Collected data:
From an optimization exercise on the open Yosys and OpenROAD flow, aimed at small area; shortcuts taken in it are not production practice.
Where RTL was checked, it was by simulation tests only, not by an equivalence proof against the original.
The RTL of run 2 was laid out without a check of its function.
Power figures rest on the tool's default switching activity, not on a simulated workload.

==> flow/flow/run.sh <==
#!/bin/bash
# Own layout flow:
#  1. the standard synthesis (standard.sh synth), unchanged;
#  3. the standard layout from floorplan to finish, with the smallest
#     buffer for the port buffers and a clock tree of clkbuf_4 cells without
#     dummy loads.
# Each tool's full output goes to a log file of its own in this folder.
set -euo pipefail
here=$(pwd)
res="$here/orfs/results/${FLOW_PLATFORM}/lifi_link/base"
lib="$FLOW_HOME/platforms/${FLOW_PLATFORM}/lib/sky130_fd_sc_hd__tt_025C_1v80.lib"
yosys="$FLOW_HOME/../tools/install/yosys/bin/yosys"
# the platform's DONT_USE_CELLS
dont_use="-dont_use sky130_fd_sc_hd__lpflow_bleeder_1 -dont_use sky130_fd_sc_hd__lpflow_clkbufkapwr_1 -dont_use sky130_fd_sc_hd__lpflow_clkbufkapwr_16 -dont_use sky130_fd_sc_hd__lpflow_clkbufkapwr_2 -dont_use sky130_fd_sc_hd__lpflow_clkbufkapwr_4 -dont_use sky130_fd_sc_hd__lpflow_clkbufkapwr_8 -dont_use sky130_fd_sc_hd__lpflow_clkinvkapwr_1 -dont_use sky130_fd_sc_hd__lpflow_clkinvkapwr_16 -dont_use sky130_fd_sc_hd__lpflow_clkinvkapwr_2 -dont_use sky130_fd_sc_hd__lpflow_clkinvkapwr_4 -dont_use sky130_fd_sc_hd__lpflow_clkinvkapwr_8 -dont_use sky130_fd_sc_hd__lpflow_decapkapwr_12 -dont_use sky130_fd_sc_hd__lpflow_decapkapwr_3 -dont_use sky130_fd_sc_hd__lpflow_decapkapwr_4 -dont_use sky130_fd_sc_hd__lpflow_decapkapwr_6 -dont_use sky130_fd_sc_hd__lpflow_decapkapwr_8 -dont_use sky130_fd_sc_hd__lpflow_inputiso0n_1 -dont_use sky130_fd_sc_hd__lpflow_inputiso0p_1 -dont_use sky130_fd_sc_hd__lpflow_inputiso1n_1 -dont_use sky130_fd_sc_hd__lpflow_inputiso1p_1 -dont_use sky130_fd_sc_hd__lpflow_inputisolatch_1 -dont_use sky130_fd_sc_hd__lpflow_isobufsrc_1 -dont_use sky130_fd_sc_hd__lpflow_isobufsrc_16 -dont_use sky130_fd_sc_hd__lpflow_isobufsrc_2 -dont_use sky130_fd_sc_hd__lpflow_isobufsrc_4 -dont_use sky130_fd_sc_hd__lpflow_isobufsrc_8 -dont_use sky130_fd_sc_hd__lpflow_isobufsrckapwr_16 -dont_use sky130_fd_sc_hd__lpflow_lsbuf_lh_hl_isowell_tap_1 -dont_use sky130_fd_sc_hd__lpflow_lsbuf_lh_hl_isowell_tap_2 -dont_use sky130_fd_sc_hd__lpflow_lsbuf_lh_hl_isowell_tap_4 -dont_use sky130_fd_sc_hd__lpflow_lsbuf_lh_isowell_4 -dont_use sky130_fd_sc_hd__lpflow_lsbuf_lh_isowell_tap_1 -dont_use sky130_fd_sc_hd__lpflow_lsbuf_lh_isowell_tap_2 -dont_use sky130_fd_sc_hd__lpflow_lsbuf_lh_isowell_tap_4 -dont_use sky130_fd_sc_hd__probe_p_8 -dont_use sky130_fd_sc_hd__probec_p_8"
bb="sky130_fd_sc_hd__*df* sky130_fd_sc_hd__*dl* sky130_fd_sc_hd__fa_* sky130_fd_sc_hd__conb_*"

bash standard.sh synth > log_1_synth.log 2>&1
cp "$res/1_2_yosys.v" "$here/synth_standard.v"

# remap IN TAG SEED: re-map the netlist IN into synth_TAG.v, its area in area_TAG.txt
remap() {
  local in=$1 tag=$2 seed=$3
  printf 'strash\n&get -n\n&deepsyn -T 40 -S %s\n&put\ndch -f\namap\n' "$seed" > "$here/remap_$tag.abc"
  "$yosys" -p "read_liberty -ignore_miss_func $lib; blackbox $bb;
    read_verilog $in;
    hierarchy -top $FLOW_TOP; flatten; rename -hide w:_*; opt -purge; techmap; opt;
    abc -liberty $lib -script $here/remap_$tag.abc $dont_use;
    opt_clean -purge;
    write_verilog -noattr -nohex -nodec $here/abc_$tag.v" > "log_2_remap_$tag.log" 2>&1
  "$yosys" -p "read_liberty -lib $lib; read_verilog $here/abc_$tag.v;
    hierarchy -top $FLOW_TOP; opt_clean -purge; splitnets; opt_clean -purge;
    hilomap -singleton -hicell sky130_fd_sc_hd__conb_1 HI -locell sky130_fd_sc_hd__conb_1 LO;
    insbuf -buf sky130_fd_sc_hd__buf_1 A X;
    check -assert; tee -o $here/area_$tag.txt stat -liberty $lib;
    write_verilog -noattr -nohex -nodec $here/synth_$tag.v" > "log_3_clean_$tag.log" 2>&1
}
best=""; best_area=""
# pick TAG...: keep the smallest of the given results in best
pick() {
  local tag a
  for tag in "$@"; do
    [[ -f "$here/synth_$tag.v" ]] || continue
    a=$(sed -n "s/.*Chip area for module .*: *\([0-9.]*\).*/\1/p" "$here/area_$tag.txt" | tail -1)
    echo "$tag area $a" >> log_2_remap_choice.log
    if [[ -z "$best" ]] || awk -v a="$a" -v b="$best_area" 'BEGIN{exit !(a < b)}'; then
      best=$tag; best_area=$a
    fi
  done
}
for s in 1 2 3 4; do remap "$here/synth_standard.v" "a$s" "$s" & done; wait
for s in 5 6 7 8; do remap "$here/synth_standard.v" "a$s" "$s" & done; wait
pick a1 a2 a3 a4 a5 a6 a7 a8
first=$best
for s in 1 2 3 4; do remap "$here/synth_$first.v" "b$s" "$s" & done; wait
pick b1 b2 b3 b4
second=$best
for s in 1 2 3 4; do remap "$here/synth_$second.v" "c$s" "$((s + 4))" & done; wait
pick c1 c2 c3 c4
echo "kept $best area $best_area" >> log_2_remap_choice.log
cp "$here/synth_$best.v" "$here/synth_remapped.v"
cp "$here/synth_remapped.v" "$res/1_2_yosys.v"
rm -f "$res/1_synth.odb" "$res/1_synth.sdc"

bash standard.sh \
  "BUFFER_PORTS_ARGS=-buffer_cell sky130_fd_sc_hd__buf_1" \
  "CTS_ARGS=-sink_clustering_enable -repair_clock_nets -dont_use_dummy_load -buf_list sky130_fd_sc_hd__clkbuf_4" \
  finish > log_5_finish.log 2>&1
==> flow/standard.sh <==
#!/bin/bash
# synth_recipe.tcl (not shown) runs the flow's synth.tcl, then flattens the netlist and writes it again
# the make line also repeats each setting of config.mk as NAME=value (left out here)
make -C /OpenROAD-flow-scripts/flow DESIGN_CONFIG=/design/flow/config.mk WORK_HOME=/design/flow/orfs CLKGATE_MAP_FILE= SYNTH_SCRIPT=/design/flow/synth_recipe.tcl "${@:-finish}"
==> flow/config.mk <==
export PLATFORM = sky130hd
export DESIGN_NAME = lifi_link
export DESIGN_NICKNAME = lifi_link
export VERILOG_FILES = /design/flow/design.v
export SDC_FILE = /design/flow/constraint.sdc
export NUM_CORES = 4
export LEC_CHECK = 0
export CAP_MARGIN = 20
export CORE_MARGIN = 2
export CORE_UTILIZATION = 40
export SLEW_MARGIN = 20
export SYNTH_HIERARCHICAL = 1
==> flow/constraint.sdc <==
create_clock -name core_clock -period 25.0 [get_ports {clk}]
set_input_delay 5.0000 -clock core_clock [delete_from_list [all_inputs] [get_ports {clk}]]
set_output_delay 5.0000 -clock core_clock [all_outputs]
set_load 0.01 [all_outputs]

» **Exercise details**:
All lines above from the line with "clkbuf_4 cells without" through the line with "# the platform's DONT_USE_CELLS", both included, are to be set down exactly, with nothing else.

» **Answer to the exercise**:
#     buffer for the port buffers and a clock tree of clkbuf_4 cells without
#     dummy loads.
# Each tool's full output goes to a log file of its own in this folder.
set -euo pipefail
here=$(pwd)
res="$here/orfs/results/${FLOW_PLATFORM}/lifi_link/base"
lib="$FLOW_HOME/platforms/${FLOW_PLATFORM}/lib/sky130_fd_sc_hd__tt_025C_1v80.lib"
yosys="$FLOW_HOME/../tools/install/yosys/bin/yosys"
# the platform's DONT_USE_CELLS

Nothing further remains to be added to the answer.